### Work instruction
For this exercise, output every line of the data as it stands.

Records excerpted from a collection
Content starts
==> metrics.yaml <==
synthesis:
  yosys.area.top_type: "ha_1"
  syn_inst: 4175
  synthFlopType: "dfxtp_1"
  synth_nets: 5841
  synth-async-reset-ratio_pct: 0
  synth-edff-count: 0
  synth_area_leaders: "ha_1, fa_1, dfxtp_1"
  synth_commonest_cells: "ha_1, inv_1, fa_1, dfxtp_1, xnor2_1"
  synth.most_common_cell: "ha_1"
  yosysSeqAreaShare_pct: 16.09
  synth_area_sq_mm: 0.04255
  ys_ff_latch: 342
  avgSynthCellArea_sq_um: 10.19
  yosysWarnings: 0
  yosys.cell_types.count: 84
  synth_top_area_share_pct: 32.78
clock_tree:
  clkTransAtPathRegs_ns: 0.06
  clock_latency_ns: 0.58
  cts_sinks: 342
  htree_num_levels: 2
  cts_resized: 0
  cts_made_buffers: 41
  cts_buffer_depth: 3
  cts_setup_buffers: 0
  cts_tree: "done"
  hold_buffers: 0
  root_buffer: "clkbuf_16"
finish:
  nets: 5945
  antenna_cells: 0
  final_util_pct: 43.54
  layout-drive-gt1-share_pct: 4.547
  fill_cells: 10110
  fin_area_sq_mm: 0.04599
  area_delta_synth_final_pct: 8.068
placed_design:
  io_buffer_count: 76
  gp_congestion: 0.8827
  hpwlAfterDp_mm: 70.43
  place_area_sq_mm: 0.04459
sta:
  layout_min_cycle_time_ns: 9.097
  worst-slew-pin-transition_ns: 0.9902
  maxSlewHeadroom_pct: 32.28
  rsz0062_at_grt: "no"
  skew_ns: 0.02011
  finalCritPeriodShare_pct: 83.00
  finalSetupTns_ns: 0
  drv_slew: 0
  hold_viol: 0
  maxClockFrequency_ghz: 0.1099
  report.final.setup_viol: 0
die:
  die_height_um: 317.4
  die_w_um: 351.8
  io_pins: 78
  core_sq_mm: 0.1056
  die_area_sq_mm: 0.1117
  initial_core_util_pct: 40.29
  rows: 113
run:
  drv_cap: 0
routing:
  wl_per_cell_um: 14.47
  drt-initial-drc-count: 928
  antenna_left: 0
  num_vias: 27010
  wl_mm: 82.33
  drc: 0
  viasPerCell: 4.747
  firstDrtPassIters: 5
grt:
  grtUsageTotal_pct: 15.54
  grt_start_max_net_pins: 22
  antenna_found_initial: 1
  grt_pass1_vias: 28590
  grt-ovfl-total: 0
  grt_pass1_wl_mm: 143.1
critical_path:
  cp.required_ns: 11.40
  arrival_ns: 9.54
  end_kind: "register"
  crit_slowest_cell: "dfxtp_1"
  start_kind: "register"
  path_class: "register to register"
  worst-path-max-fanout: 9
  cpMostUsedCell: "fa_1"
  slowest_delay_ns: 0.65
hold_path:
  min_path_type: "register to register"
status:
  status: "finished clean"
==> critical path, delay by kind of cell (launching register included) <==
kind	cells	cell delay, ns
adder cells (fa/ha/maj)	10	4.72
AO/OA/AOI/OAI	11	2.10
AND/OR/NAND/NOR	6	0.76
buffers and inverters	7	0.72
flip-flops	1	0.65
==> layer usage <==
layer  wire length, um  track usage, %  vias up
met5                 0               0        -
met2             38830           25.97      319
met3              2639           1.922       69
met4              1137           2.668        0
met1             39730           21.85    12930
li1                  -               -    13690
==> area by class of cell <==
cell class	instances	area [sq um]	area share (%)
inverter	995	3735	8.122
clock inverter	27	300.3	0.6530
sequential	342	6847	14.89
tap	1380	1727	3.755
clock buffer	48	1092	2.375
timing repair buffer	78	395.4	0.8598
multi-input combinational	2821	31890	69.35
Content ends
### Reply to the task
==> metrics.yaml <==
synthesis:
  yosys.area.top_type: "ha_1"
  syn_inst: 4175
  synthFlopType: "dfxtp_1"
  synth_nets: 5841
  synth-async-reset-ratio_pct: 0
  synth-edff-count: 0
  synth_area_leaders: "ha_1, fa_1, dfxtp_1"
  synth_commonest_cells: "ha_1, inv_1, fa_1, dfxtp_1, xnor2_1"
  synth.most_common_cell: "ha_1"
  yosysSeqAreaShare_pct: 16.09
  synth_area_sq_mm: 0.04255
  ys_ff_latch: 342
  avgSynthCellArea_sq_um: 10.19
  yosysWarnings: 0
  yosys.cell_types.count: 84
  synth_top_area_share_pct: 32.78
clock_tree:
  clkTransAtPathRegs_ns: 0.06
  clock_latency_ns: 0.58
  cts_sinks: 342
  htree_num_levels: 2
  cts_resized: 0
  cts_made_buffers: 41
  cts_buffer_depth: 3
  cts_setup_buffers: 0
  cts_tree: "done"
  hold_buffers: 0
  root_buffer: "clkbuf_16"
finish:
  nets: 5945
  antenna_cells: 0
  final_util_pct: 43.54
  layout-drive-gt1-share_pct: 4.547
  fill_cells: 10110
  fin_area_sq_mm: 0.04599
  area_delta_synth_final_pct: 8.068
placed_design:
  io_buffer_count: 76
  gp_congestion: 0.8827
  hpwlAfterDp_mm: 70.43
  place_area_sq_mm: 0.04459
sta:
  layout_min_cycle_time_ns: 9.097
  worst-slew-pin-transition_ns: 0.9902
  maxSlewHeadroom_pct: 32.28
  rsz0062_at_grt: "no"
  skew_ns: 0.02011
  finalCritPeriodShare_pct: 83.00
  finalSetupTns_ns: 0
  drv_slew: 0
  hold_viol: 0
  maxClockFrequency_ghz: 0.1099
  report.final.setup_viol: 0
die:
  die_height_um: 317.4
  die_w_um: 351.8
  io_pins: 78
  core_sq_mm: 0.1056
  die_area_sq_mm: 0.1117
  initial_core_util_pct: 40.29
  rows: 113
run:
  drv_cap: 0
routing:
  wl_per_cell_um: 14.47
  drt-initial-drc-count: 928
  antenna_left: 0
  num_vias: 27010
  wl_mm: 82.33
  drc: 0
  viasPerCell: 4.747
  firstDrtPassIters: 5
grt:
  grtUsageTotal_pct: 15.54
  grt_start_max_net_pins: 22
  antenna_found_initial: 1
  grt_pass1_vias: 28590
  grt-ovfl-total: 0
  grt_pass1_wl_mm: 143.1
critical_path:
  cp.required_ns: 11.40
  arrival_ns: 9.54
  end_kind: "register"
  crit_slowest_cell: "dfxtp_1"
  start_kind: "register"
  path_class: "register to register"
  worst-path-max-fanout: 9
  cpMostUsedCell: "fa_1"
  slowest_delay_ns: 0.65
hold_path:
  min_path_type: "register to register"
status:
  status: "finished clean"
==> critical path, delay by kind of cell (launching register included) <==
kind	cells	cell delay, ns
adder cells (fa/ha/maj)	10	4.72
AO/OA/AOI/OAI	11	2.10
AND/OR/NAND/NOR	6	0.76
buffers and inverters	7	0.72
flip-flops	1	0.65
==> layer usage <==
layer  wire length, um  track usage, %  vias up
met5                 0               0        -
met2             38830           25.97      319
met3              2639           1.922       69
met4              1137           2.668        0
met1             39730           21.85    12930
li1                  -               -    13690
==> area by class of cell <==
cell class	instances	area [sq um]	area share (%)
inverter	995	3735	8.122
clock inverter	27	300.3	0.6530
sequential	342	6847	14.89
tap	1380	1727	3.755
clock buffer	48	1092	2.375
timing repair buffer	78	395.4	0.8598
multi-input combinational	2821	31890	69.35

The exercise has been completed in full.